» **Try it**
Look through the data below for the line with "sky130_fd_sc_hd__a21oi_1,0.18", and transcribe it exactly together with each line after it up to and including the line with "results of run". Give nothing else.
***** Task data *****
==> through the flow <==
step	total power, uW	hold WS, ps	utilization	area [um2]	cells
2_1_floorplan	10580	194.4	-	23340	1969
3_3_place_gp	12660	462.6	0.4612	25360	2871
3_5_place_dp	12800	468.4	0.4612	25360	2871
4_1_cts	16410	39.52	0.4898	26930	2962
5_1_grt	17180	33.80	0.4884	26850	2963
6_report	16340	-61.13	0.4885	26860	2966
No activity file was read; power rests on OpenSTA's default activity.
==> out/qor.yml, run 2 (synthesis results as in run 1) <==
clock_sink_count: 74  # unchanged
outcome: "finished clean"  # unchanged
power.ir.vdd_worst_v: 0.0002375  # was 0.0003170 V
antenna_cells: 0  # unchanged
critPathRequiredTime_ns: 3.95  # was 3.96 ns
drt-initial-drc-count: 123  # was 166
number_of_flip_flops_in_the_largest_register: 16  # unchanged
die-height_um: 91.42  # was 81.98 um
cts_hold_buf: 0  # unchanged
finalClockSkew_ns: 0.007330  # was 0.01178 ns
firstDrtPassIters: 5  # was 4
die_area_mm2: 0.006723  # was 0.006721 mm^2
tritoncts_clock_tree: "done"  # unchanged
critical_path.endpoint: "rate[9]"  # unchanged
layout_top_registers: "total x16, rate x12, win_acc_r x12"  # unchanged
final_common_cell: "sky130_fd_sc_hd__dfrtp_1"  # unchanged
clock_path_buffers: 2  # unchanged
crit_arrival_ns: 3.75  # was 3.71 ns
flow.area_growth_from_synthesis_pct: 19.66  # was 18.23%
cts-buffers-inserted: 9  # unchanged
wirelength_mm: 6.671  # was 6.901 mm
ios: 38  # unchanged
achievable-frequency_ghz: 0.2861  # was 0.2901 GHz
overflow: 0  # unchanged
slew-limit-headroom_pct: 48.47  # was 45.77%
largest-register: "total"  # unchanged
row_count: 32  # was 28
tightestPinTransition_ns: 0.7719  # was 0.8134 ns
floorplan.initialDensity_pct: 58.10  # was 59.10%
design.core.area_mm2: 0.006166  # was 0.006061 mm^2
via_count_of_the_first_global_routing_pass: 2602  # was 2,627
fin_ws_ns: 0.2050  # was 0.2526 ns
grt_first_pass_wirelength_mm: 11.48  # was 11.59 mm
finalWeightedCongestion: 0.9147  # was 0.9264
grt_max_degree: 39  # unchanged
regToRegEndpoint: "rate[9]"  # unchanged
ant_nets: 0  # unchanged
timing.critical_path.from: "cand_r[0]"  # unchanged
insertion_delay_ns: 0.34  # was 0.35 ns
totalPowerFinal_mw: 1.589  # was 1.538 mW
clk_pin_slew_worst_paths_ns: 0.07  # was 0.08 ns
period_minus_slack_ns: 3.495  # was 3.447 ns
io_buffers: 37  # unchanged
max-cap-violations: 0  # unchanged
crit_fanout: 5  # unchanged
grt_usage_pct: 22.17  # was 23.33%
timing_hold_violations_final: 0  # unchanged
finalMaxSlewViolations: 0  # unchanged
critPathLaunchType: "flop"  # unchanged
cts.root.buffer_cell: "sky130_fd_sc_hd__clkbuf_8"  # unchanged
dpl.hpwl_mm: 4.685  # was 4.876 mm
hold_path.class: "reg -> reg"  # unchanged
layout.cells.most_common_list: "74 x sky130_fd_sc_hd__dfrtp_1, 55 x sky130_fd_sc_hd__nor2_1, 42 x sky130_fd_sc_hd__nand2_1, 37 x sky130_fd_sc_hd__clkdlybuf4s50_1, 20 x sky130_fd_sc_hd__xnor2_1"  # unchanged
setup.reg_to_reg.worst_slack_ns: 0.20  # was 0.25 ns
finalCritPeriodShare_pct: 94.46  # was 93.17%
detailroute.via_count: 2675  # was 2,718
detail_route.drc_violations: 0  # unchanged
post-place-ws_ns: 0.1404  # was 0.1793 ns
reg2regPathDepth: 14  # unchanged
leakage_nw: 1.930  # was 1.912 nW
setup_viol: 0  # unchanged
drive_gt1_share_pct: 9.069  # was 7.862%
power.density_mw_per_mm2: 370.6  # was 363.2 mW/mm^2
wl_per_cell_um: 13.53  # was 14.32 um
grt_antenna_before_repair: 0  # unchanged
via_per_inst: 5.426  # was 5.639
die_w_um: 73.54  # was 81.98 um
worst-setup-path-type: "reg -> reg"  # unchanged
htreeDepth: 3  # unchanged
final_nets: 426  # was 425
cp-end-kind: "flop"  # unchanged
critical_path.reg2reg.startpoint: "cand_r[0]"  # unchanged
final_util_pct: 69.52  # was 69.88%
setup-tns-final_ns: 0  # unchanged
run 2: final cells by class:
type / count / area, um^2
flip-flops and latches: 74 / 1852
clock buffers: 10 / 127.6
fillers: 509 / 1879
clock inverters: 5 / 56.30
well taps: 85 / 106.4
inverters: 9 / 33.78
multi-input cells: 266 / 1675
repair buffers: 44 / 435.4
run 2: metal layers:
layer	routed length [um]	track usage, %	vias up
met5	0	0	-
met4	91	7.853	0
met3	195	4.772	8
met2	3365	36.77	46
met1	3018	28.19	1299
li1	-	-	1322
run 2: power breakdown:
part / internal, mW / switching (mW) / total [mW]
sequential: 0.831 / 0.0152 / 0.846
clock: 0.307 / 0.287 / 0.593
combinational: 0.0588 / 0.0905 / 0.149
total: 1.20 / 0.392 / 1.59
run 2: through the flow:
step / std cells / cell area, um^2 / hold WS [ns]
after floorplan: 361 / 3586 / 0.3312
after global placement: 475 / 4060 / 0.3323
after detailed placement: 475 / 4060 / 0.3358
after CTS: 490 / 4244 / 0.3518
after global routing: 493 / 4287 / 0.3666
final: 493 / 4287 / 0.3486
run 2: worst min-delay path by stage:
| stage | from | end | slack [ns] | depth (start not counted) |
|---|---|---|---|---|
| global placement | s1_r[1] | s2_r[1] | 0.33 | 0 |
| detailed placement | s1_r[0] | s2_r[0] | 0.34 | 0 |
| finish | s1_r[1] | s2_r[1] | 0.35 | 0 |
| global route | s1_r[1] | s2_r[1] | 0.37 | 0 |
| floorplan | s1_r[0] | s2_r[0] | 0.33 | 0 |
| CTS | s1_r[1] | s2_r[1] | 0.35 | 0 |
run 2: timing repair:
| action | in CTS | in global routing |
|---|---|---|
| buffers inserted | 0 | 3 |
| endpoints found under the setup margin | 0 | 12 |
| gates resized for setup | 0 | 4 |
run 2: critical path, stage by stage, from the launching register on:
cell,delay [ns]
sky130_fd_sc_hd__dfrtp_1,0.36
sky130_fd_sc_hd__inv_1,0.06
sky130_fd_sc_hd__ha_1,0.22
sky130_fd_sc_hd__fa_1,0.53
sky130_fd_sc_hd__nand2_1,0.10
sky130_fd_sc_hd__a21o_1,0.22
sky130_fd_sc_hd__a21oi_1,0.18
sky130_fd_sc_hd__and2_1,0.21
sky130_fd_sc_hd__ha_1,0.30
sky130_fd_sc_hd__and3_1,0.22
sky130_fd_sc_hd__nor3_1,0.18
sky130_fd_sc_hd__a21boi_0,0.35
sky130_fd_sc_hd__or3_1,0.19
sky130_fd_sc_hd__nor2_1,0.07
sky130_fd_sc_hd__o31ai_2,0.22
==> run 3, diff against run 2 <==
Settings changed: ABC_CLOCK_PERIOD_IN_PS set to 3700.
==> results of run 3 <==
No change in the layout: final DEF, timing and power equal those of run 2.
### src/rtl/mem_arb_2to1.sv
// Two-port val/rdy arbiter in front of the 4B sync-read RAM wrapper.
// Round-robin request merge, in-order response steering via a tag FIFO.
package mem_msg_pkg;
  localparam int MEM_OPAQUE_W = 8;

  typedef struct packed {
    logic [2:0]              typ;
    logic [MEM_OPAQUE_W-1:0] opaque;
    logic [31:0]             addr;
    logic [1:0]              len;
    logic [31:0]             data;
  } mem_req_4B_t;

  typedef struct packed {
    logic [2:0]              typ;
    logic [MEM_OPAQUE_W-1:0] opaque;
    logic [1:0]              test;
    logic [1:0]              len;
    logic [31:0]             data;
  } mem_resp_4B_t;
endpackage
*****
» **Solution to the problem**
sky130_fd_sc_hd__a21oi_1,0.18
sky130_fd_sc_hd__and2_1,0.21
sky130_fd_sc_hd__ha_1,0.30
sky130_fd_sc_hd__and3_1,0.22
sky130_fd_sc_hd__nor3_1,0.18
sky130_fd_sc_hd__a21boi_0,0.35
sky130_fd_sc_hd__or3_1,0.19
sky130_fd_sc_hd__nor2_1,0.07
sky130_fd_sc_hd__o31ai_2,0.22
==> run 3, diff against run 2 <==
Settings changed: ABC_CLOCK_PERIOD_IN_PS set to 3700.
==> results of run 3 <==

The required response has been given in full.